**WHAT THE EXERCISE ASKS**: Scan the records that follow, and whenever a line has the word "room", copy it.

**PROVIDED RECORDS**:
------------------------------------
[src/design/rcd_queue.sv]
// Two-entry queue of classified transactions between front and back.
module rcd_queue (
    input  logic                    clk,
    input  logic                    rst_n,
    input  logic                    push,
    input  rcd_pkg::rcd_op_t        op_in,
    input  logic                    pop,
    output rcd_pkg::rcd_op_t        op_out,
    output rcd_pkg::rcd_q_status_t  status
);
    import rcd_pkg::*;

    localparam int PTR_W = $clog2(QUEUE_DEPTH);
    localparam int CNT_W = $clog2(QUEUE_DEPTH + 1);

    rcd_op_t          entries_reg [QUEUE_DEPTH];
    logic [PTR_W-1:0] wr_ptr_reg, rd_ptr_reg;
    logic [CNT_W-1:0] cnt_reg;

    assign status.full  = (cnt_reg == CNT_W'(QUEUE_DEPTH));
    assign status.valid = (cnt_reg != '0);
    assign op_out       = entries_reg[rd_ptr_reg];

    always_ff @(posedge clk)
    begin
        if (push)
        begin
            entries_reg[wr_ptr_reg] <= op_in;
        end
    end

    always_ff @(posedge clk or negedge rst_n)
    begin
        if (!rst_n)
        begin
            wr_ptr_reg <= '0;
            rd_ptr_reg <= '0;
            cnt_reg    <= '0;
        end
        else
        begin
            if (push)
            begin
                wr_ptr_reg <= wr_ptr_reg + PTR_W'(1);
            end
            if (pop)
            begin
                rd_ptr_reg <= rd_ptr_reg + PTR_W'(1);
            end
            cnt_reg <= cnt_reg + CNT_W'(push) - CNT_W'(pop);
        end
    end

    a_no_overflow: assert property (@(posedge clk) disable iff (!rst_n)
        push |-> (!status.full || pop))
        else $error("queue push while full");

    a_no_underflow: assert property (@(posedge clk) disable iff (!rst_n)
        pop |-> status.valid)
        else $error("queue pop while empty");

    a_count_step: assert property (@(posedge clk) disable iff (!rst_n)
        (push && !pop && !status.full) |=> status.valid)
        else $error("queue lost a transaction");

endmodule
------------------------------------
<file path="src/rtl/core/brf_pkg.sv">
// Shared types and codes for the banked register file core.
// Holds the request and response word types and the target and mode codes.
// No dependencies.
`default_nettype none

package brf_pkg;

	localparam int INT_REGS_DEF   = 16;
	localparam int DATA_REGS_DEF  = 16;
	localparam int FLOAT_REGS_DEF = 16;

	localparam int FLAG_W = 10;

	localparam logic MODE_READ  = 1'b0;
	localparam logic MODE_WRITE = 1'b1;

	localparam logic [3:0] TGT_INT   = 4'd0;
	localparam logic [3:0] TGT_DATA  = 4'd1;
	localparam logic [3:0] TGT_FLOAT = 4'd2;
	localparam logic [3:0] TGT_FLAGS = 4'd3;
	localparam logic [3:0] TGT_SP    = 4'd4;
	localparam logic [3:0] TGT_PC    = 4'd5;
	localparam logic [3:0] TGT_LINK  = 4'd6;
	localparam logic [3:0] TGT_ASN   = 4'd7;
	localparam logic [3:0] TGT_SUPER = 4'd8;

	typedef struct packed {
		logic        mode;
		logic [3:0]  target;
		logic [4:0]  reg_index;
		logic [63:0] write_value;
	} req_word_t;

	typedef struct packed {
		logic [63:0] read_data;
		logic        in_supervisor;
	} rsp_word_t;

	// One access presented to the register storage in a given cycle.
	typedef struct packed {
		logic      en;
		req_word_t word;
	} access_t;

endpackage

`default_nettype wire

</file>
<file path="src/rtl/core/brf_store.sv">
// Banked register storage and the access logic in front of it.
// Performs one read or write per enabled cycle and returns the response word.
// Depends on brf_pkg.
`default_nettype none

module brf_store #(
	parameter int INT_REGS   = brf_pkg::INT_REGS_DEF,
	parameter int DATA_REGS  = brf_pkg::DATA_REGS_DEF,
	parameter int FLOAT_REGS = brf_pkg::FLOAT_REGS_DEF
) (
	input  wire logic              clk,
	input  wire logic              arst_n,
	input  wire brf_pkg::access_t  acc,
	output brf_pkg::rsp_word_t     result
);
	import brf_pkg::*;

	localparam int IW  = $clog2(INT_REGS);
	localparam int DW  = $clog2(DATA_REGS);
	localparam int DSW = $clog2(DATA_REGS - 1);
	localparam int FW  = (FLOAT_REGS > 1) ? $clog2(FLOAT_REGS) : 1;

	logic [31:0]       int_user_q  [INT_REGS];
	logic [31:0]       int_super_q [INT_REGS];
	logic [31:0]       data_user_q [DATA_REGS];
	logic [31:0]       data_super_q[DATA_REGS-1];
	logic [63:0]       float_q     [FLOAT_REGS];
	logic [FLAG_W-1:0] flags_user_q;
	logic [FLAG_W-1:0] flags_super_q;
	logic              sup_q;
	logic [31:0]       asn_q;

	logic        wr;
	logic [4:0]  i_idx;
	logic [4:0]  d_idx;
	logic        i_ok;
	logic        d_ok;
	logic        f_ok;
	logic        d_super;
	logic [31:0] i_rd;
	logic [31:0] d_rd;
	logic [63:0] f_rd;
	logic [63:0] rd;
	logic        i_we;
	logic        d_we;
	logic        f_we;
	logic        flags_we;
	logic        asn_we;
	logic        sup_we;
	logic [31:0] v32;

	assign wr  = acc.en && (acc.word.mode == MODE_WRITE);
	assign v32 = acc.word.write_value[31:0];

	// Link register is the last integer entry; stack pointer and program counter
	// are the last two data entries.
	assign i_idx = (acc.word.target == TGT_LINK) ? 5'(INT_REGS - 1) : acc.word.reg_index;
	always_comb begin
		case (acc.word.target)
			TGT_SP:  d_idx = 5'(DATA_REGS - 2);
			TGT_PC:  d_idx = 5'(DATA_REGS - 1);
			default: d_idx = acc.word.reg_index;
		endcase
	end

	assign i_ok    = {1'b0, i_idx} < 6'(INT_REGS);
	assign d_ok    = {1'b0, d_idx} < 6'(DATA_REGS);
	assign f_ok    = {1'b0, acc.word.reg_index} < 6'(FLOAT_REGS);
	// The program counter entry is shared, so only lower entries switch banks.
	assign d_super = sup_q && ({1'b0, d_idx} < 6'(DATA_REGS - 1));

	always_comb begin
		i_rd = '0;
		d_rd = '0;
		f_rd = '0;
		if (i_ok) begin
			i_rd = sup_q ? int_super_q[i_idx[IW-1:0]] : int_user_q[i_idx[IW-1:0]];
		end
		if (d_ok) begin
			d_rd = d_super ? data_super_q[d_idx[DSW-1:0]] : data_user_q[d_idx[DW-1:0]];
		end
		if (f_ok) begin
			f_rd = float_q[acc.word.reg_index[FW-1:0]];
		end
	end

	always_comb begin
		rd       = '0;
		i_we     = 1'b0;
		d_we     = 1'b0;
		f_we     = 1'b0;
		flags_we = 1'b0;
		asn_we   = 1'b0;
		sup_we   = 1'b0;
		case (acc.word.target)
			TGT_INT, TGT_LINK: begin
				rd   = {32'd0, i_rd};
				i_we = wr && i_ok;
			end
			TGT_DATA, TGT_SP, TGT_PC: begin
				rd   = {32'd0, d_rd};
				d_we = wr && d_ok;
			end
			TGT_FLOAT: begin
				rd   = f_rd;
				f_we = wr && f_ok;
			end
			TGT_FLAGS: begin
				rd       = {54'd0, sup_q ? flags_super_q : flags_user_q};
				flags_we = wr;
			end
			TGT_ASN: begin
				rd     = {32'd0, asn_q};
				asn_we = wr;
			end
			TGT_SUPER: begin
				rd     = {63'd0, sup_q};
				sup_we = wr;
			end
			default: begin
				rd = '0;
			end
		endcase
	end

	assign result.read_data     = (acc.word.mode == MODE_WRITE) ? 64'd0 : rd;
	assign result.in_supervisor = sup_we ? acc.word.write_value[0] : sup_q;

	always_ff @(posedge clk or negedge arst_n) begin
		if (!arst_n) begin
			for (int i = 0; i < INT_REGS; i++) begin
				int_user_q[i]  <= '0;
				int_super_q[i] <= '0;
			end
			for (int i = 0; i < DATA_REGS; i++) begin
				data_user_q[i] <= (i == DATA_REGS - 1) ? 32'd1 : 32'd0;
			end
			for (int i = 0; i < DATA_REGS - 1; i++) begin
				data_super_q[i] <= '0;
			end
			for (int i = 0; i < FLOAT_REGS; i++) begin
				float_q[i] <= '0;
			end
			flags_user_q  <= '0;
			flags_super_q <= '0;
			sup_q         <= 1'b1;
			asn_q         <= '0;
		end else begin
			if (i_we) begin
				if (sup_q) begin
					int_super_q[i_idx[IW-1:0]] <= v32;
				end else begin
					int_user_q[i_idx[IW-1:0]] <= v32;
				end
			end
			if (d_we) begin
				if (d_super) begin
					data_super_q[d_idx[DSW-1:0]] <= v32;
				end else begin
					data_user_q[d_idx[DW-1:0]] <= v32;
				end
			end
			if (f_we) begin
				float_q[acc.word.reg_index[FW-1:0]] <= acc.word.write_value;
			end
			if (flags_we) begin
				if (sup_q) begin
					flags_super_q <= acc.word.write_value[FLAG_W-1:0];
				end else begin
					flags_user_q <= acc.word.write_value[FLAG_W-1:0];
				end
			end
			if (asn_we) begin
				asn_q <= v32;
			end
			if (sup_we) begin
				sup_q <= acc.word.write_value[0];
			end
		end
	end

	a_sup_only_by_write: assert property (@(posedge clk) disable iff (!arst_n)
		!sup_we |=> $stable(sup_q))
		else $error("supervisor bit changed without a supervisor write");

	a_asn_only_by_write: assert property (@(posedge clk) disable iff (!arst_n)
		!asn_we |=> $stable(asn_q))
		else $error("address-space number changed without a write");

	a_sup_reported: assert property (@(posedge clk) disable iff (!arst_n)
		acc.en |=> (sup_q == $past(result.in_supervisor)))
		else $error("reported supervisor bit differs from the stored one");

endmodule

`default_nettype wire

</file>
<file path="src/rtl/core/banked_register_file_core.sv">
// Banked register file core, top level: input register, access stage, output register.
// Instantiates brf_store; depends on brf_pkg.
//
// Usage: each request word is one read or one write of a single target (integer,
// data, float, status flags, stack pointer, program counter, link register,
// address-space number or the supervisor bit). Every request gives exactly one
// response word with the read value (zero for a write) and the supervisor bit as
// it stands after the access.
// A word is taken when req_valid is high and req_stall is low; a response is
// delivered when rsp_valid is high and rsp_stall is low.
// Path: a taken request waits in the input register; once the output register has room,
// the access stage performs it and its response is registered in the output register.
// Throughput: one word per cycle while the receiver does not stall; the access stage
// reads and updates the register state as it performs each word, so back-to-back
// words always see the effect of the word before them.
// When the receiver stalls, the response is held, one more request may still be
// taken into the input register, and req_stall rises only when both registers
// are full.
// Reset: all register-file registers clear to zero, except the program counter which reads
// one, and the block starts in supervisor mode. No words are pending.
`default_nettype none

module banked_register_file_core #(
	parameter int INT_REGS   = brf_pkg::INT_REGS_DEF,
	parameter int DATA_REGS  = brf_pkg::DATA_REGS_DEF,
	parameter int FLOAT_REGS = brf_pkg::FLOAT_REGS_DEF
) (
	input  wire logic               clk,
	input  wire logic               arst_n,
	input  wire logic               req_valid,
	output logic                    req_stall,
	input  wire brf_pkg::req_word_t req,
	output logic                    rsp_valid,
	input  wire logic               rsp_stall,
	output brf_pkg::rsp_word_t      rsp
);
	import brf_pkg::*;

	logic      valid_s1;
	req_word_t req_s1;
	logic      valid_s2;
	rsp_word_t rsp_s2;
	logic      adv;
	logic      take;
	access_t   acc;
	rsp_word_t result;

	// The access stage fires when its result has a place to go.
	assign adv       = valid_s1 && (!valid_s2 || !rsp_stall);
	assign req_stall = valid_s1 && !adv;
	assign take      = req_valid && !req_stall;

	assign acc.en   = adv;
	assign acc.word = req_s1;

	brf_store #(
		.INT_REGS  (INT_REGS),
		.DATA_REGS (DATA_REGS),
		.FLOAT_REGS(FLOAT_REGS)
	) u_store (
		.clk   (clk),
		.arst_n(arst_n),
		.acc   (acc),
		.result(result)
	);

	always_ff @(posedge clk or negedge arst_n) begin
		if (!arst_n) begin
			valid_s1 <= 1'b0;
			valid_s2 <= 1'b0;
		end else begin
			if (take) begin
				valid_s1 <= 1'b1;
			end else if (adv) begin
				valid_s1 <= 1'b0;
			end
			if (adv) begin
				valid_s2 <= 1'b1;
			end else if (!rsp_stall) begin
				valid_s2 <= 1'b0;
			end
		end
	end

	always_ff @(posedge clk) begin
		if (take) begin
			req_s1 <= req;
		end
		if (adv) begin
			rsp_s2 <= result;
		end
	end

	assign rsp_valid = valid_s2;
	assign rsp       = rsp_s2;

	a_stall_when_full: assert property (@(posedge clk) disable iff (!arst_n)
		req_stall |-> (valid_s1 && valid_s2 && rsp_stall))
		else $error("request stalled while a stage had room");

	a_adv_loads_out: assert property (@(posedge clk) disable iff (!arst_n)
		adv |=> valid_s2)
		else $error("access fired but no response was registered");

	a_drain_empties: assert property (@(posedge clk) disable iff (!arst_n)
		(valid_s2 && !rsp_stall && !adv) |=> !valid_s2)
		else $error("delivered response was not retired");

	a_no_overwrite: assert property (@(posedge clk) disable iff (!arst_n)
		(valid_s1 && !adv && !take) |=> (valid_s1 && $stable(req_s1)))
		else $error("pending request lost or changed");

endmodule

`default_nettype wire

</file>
------------------------------------
**OUTPUT BELOW**:
// Path: a taken request waits in the input register; once the output register has room,
		else $error("request stalled while a stage had room");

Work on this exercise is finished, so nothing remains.